(Data extracted from a collection)

%%

<file path="./run.sh">
#!/bin/bash
# OpenROAD 26Q1-2900-gdf79404cd8, Yosys 0.63+post, stock flow scripts
make -C /OpenROAD-flow-scripts/flow DESIGN_CONFIG=/design/flow/config.mk WORK_HOME=/design/flow/orfs finish
</file>
<file path="./config.mk">
export PLATFORM = sky130hd
export DESIGN_NAME = echo
export DESIGN_NICKNAME = echo
export VERILOG_FILES = /design/flow/design.v
export SDC_FILE = /design/flow/constraint.sdc
export NUM_CORES = 4
export LEC_CHECK = 1
export CORE_UTILIZATION = 50
</file>
<file path="./constraint.sdc">
current_design echo

set clk_period 2.7
set clk_io_pct 0.2

create_clock -name clk0 -period $clk_period [get_ports {clk}]

set non_clock_inputs [all_inputs -no_clocks]
set_input_delay [expr $clk_period * $clk_io_pct] -clock clk0 $non_clock_inputs
set_output_delay [expr $clk_period * $clk_io_pct] -clock clk0 [all_outputs]
</file>
<file path="./design.v">
module echo (
    input clk,
    output tx_serial,
    input rx_serial
);
    wire tx_ready;
    reg new_putbyte = 0;
    reg [7:0] putbyte;
    uart_transmitter uart_tx (
        .clk (clk),
        .uart_tx (tx_serial),
        .rx_new_byte (new_putbyte),
        .rx_byte (putbyte),
        .tx_ready (tx_ready)
    );
    wire new_getbyte;
    wire [7:0] getbyte;
    uart_receiver uart_rx (
        .clk (clk),
        .uart_rx (rx_serial),
        .tx_new_byte (new_getbyte),
        .tx_byte (getbyte)
    );
    always @(posedge clk)
    begin
        new_putbyte <= 0;
        if (new_getbyte)
        begin
            if (tx_ready)
            begin
                new_putbyte <= 1;
                putbyte <= getbyte;
            end
        end
    end
endmodule
module uart_receiver # (
	parameter comm_clk_frequency = 100000000,
	parameter baud_rate = 115200
) (
	input clk,
	input uart_rx,
	output reg tx_new_byte = 1'b0,
	output reg [7:0] tx_byte = 8'd0
);
	localparam [15:0] baud_delay = (comm_clk_frequency / baud_rate) - 1;
	wire rx;
	uart_filter uart_fitler_blk (
		.clk (clk),
		.uart_rx (uart_rx),
		.tx_rx (rx)
	);
	reg old_rx = 1'b1, idle = 1'b1;
	reg [15:0] delay_cnt = 16'd0;
	reg [8:0] incoming = 9'd0;
	always @ (posedge clk)
	begin
		old_rx <= rx;
		tx_new_byte <= 1'b0;
		delay_cnt <= delay_cnt + 16'd1;
		if (delay_cnt == baud_delay)
			delay_cnt <= 0;
		if (idle && old_rx && !rx)     
		begin
			idle <= 1'b0;
			incoming <= 9'd511;
			delay_cnt <= 16'd0;    
		end
		else if (!idle && (delay_cnt == (baud_delay >> 1)))
		begin
			incoming <= {rx, incoming[8:1]};     
			if (incoming == 9'd511 && rx)        
				idle <= 1'b1;
			if (!incoming[0])     
			begin
				idle <= 1'b1;
				if (rx)
				begin
					tx_new_byte <= 1'b1;
					tx_byte <= incoming[8:1];
				end
			end
		end
	end
endmodule
module uart_filter (
	input clk,
	input uart_rx,
	output reg tx_rx = 1'b0
);
	reg rx, meta;
	always @ (posedge clk)
		{rx, meta} <= {meta, uart_rx};
	wire sample0 = rx;
	reg sample1, sample2;
	always @ (posedge clk)
	begin
		{sample2, sample1} <= {sample1, sample0};
		if ((sample2 & sample1) | (sample1 & sample0) | (sample2 & sample0))
			tx_rx <= 1'b1;
		else
			tx_rx <= 1'b0;
	end
endmodule
module uart_transmitter # (
	parameter comm_clk_frequency = 100000000,
	parameter baud_rate = 115200
) (
	input clk,
	output uart_tx,
	input rx_new_byte,
	input [7:0] rx_byte,
	output tx_ready
);
	localparam [15:0] baud_delay = (comm_clk_frequency / baud_rate) - 1;
	reg [15:0] delay_cnt = 16'd0;
	reg [9:0] state = 10'd1023, outgoing = 10'd1023;
	assign uart_tx = outgoing[0];
	assign tx_ready = state[0] & ~rx_new_byte;
	always @ (posedge clk)
	begin
		delay_cnt <= delay_cnt + 16'd1;
		if (delay_cnt >= baud_delay)
		begin
			delay_cnt <= 16'd0;
			state <= {1'b1, state[9:1]};
			outgoing <= {1'b1, outgoing[9:1]};
		end
		if (rx_new_byte && state[0])
		begin
			delay_cnt <= 16'd0;
			state <= 10'd0;
			outgoing <= {1'b1, rx_byte, 1'b0};
		end
	end
endmodule
</file>
==> changes_impl.md <==
### Physical design

* Port Buffers at 2
* Worst-skew pair later-pin latency at 0.34 ns
* CTS Root Cell: sky130_fd_sc_hd__clkbuf_8
* Fill cell count at 492
* Type of the setup path with the least slack: reg2reg
* Worst path required time at 2.75 ns
* DR DRC count at 0
* H-Tree Level Count at 3
* Count of buffers added by post-CTS timing repair for setup at 0
* Switching power of the nets at 0.593 mW
* Proportion of power drawn by the clock network at 33.5%
* DRT Pass-1 Iters at 4
* Sequential Area at 1940 µm²
* Max layer used: met4
* Via count of the routed design at 1845
* CTS Hold Bufs at 0
* Die H at 81.0 µm
* Crit. End Element: flop
* Slew Viols, Final at 0
* Effective utilization at floorplan at 52.4%
* Setup Skew at 0.00908 ns
* Net Sw Frac at 23.7%
* Routed wirelength normalized by instance count at 12.4 µm
* Highest-count cells in the layout ignoring fill and taps: sky130_fd_sc_hd__dfxtp_1 (61), sky130_fd_sc_hd__nand2_1 (37), sky130_fd_sc_hd__nor2_1 (33), sky130_fd_sc_hd__edfxtp_1 (24), sky130_fd_sc_hd__xnor2_1 (16)
* Count of non-filler cells in the finished layout at 367
* OpenROAD warning count at 26
* Detailed Route Iter0 Violations at 52
* Final WS setup at 0.803 ns
* Residual antenna-violating net count after detailed routing at 0
* Proportion of layout cells with a drive suffix above 1 at 9.59%
* Number of warnings reported in the yosys synthesis log at 4
* DIE WIDTH at 81.0 µm
* Final total negative setup slack at 0 ns
* Actual transition at the worst max-transition pin at 0.683 ns
* Area used by multi-input combinational logic at 1120 µm²
* # setup viols final at 0
* Antenna diodes at 0
* Total I/O pin count at 3
* Crit start category: flop
* Ys async rst share at 0%
* Maximum number of pins on one net before global-route repair at 18
* Register clock-pin slew on the reported worst setup and hold paths at 0.08 ns
* Most frequent logic cell in the layout: sky130_fd_sc_hd__dfxtp_1
* Total global routing overflow at 0
* Endpoint arrival time on the critical path at 1.95 ns
* Number of max-capacitance violations reported at 0
* Rel. slew slack at 54.5%
* Final clock period utilization by the worst path at 70.3%
* Total chip power at 2.50 mW
* Run status: complete, no violations
* Yosys Chip Area at 3120 µm²
* Inst Count DP at 351
* Global-route usage over all layers at 16.1%
* Avg Vias per Cell at 5.03
* Clock period minus worst slack at 1.90 ns
* Number of instances in the synthesized netlist at 273
* Total cells reported by yosys after synthesis at 273
* Max FO, Critical Path at 12
* Row count at 28
* Post-Route M1 WL at 2240 µm
* Met3 Wirelength at 162 µm
* Final HPWL from detailed placement at 2930 µm
* Predominant post-synthesis flop cell: sky130_fd_sc_hd__dfxtp_1
* Internal power consumption at 1.91 mW
* Setup repair after global routing missed its margin: false
* Met2 Routed Length at 2060 µm
* TritonCTS sink count at 85
* Global-route wire length before repair at 7720 µm
* Hold violation total from the final report at 0
* Buffers from clock root to sink, at most at 2
* Chip area at 6560 µm²
* Leak Pwr at 1.29 nW
* Worst setup slack after placement at 0.815 ns
* Vias in the first global route at 1745
* Final Routed Wirelength at 4540 µm
* Antenna violations before repair at 0
* CTS tree: built
* Share of total power in combinational logic at 7.0%
* Count of flip-flops with a built-in enable after synthesis at 24
* Number of distinct standard cells referenced by the synthesized netlist at 39
* Post-synth design cell area at 3120 µm²
* Average cell area after synthesis at 11.4 µm²
* Area growth from synthesis to final layout at 9.23%
* IR drop worst, VDD at 458 µV
* Power density over cell area at 734 nW/µm²
* Path category of the worst min-delay check: reg2reg
* Count of cells resized by post-cts repair at 0
* Worst slack on hold paths at 0.335 ns
* Maximum clock frequency at 0.527 GHz
* Inserted Clock Buffers at 9
* Share of total power in sequential cells at 59.4%
* Routability cong. at 0.817
* Synthesized flop and latch total at 85
* Area of the core region at 5960 µm²
* Post-synth seq share at 62.3%
==> metal layers <==
metal	GRT usage [%]	up-vias
li1	-	982
met1	24.0	838
met2	24.9	19
met3	5.25	6
met4	2.32	0
met5	0	-
==> worst max-delay path: stages, from the launching register on <==
cell and delay (ns):
sky130_fd_sc_hd__dfxtp_1 0.41, sky130_fd_sc_hd__ha_1 0.16, sky130_fd_sc_hd__nor4bb_1 0.27, sky130_fd_sc_hd__nand4_1 0.14, sky130_fd_sc_hd__buf_4 0.23, sky130_fd_sc_hd__nor3b_1 0.21
sky130_fd_sc_hd__buf_4 0.20
==> cell type report <==
| type | count | share of cell area (%) |
|---|---|---|
| clock buffers | 12 | 3.97 |
| clock inverters | 4 | 1.43 |
| inverters | 5 | 0.551 |
| multi-input cells | 181 | 33.0 |
| flip-flops and latches | 85 | 57.0 |
| well taps | 75 | 2.76 |
| repair buffers | 5 | 1.25 |
==> synth_stat cells, types with 2 or more instances <==
library cell	count	share of area [%]
sky130_fd_sc_hd__nor3_1	5	0.80
sky130_fd_sc_hd__ha_1	3	1.2
sky130_fd_sc_hd__nor4_2	3	1.2
sky130_fd_sc_hd__mux2i_1	9	2.9
sky130_fd_sc_hd__and3_1	2	0.40
sky130_fd_sc_hd__edfxtp_1	24	23
sky130_fd_sc_hd__nor4_1	6	1.2
sky130_fd_sc_hd__nand4_1	5	1.0
sky130_fd_sc_hd__buf_2	2	0.32
sky130_fd_sc_hd__inv_1	4	0.48
sky130_fd_sc_hd__dfxtp_1	61	39
sky130_fd_sc_hd__and4_1	2	0.56
sky130_fd_sc_hd__and2_4	2	0.56
sky130_fd_sc_hd__nand2_1	37	4.5
sky130_fd_sc_hd__nand3_1	11	1.8
sky130_fd_sc_hd__nor3b_1	4	0.96
sky130_fd_sc_hd__o21ai_0	8	1.3
sky130_fd_sc_hd__a22o_1	9	2.5
sky130_fd_sc_hd__a21oi_1	2	0.32
sky130_fd_sc_hd__buf_6	3	1.1
sky130_fd_sc_hd__xor2_1	6	1.7
sky130_fd_sc_hd__xnor2_1	16	4.5
sky130_fd_sc_hd__nor2_1	33	4.0
==> path summary, 6_finish.rpt <==
check                                       startpoint                                 end  cells past startpoint  slack, ns
setup / recovery       uart_rx.delay_cnt[0]$_SDFF_PP0_        uart_rx.tx_byte[2]$_DFFE_PP_                      6       0.80
hold / removal    uart_rx.uart_fitler_blk.meta$_DFF_P_  uart_rx.uart_fitler_blk.rx$_DFF_P_                      0       0.34
setup reg to reg       uart_rx.delay_cnt[0]$_SDFF_PP0_        uart_rx.tx_byte[2]$_DFFE_PP_                      6       0.80
hold reg to reg   uart_rx.uart_fitler_blk.meta$_DFF_P_  uart_rx.uart_fitler_blk.rx$_DFF_P_                      0       0.34
==> registers in the layout (all words and copies together) (netlist names) <==
register                         flops
uart_rx.incoming                     9
uart_rx.idle                         1
uart_rx.old_rx                       1
uart_rx.uart_fitler_blk.tx_rx        1
uart_tx.outgoing                     9
uart_rx.tx_new_byte                  1
uart_rx.uart_fitler_blk.sample1      1
uart_rx.tx_byte                      8
uart_rx.uart_fitler_blk.meta         1
putbyte                              8
uart_tx.state                       10
new_putbyte                          1
uart_rx.delay_cnt                   16
uart_tx.delay_cnt                   16
uart_rx.uart_fitler_blk.sample2      1
uart_rx.uart_fitler_blk.rx           1
==> cell families (layout without fill, tap and decap cells) <==
family,Yosys count,count (layout),synth area share [%]
XOR/XNOR,22,22,6.18
multiplexers,9,9,2.89
flip-flops,85,85,62.3
AND/OR/NAND/NOR,116,116,19.1
AND-OR/OR-AND,24,24,5.70
buffers and inverters,12,26,2.25
other,1,6,0.120
adder cells (fa/ha/maj),4,4,1.53
==> through the flow <==
stage                     instance area [µm²]  util (%)
after floorplan                          3140         -
after global placement                   3220      54.1
after detailed placement                 3220      54.1
after CTS                                3410      57.2
after global routing                     3410      57.2
final                                    3410      57.2
==> power by group through the flow <==
stage	Clock (mW)	Sequential [mW]	Combinational, mW
after CTS	0.874	1.49	0.180
after global routing	0.922	1.50	0.206
final	0.838	1.49	0.176
Power is estimated from default activity; no workload was simulated.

%%

ASSIGNED TASK: Would you please repeat exactly the lines above, starting at the line with "Wirelength at 162 µm" and stopping at the line with "its margin: false", both included?

OUTPUT OF THE TASK:
* Met3 Wirelength at 162 µm
* Final HPWL from detailed placement at 2930 µm
* Predominant post-synthesis flop cell: sky130_fd_sc_hd__dfxtp_1
* Internal power consumption at 1.91 mW
* Setup repair after global routing missed its margin: false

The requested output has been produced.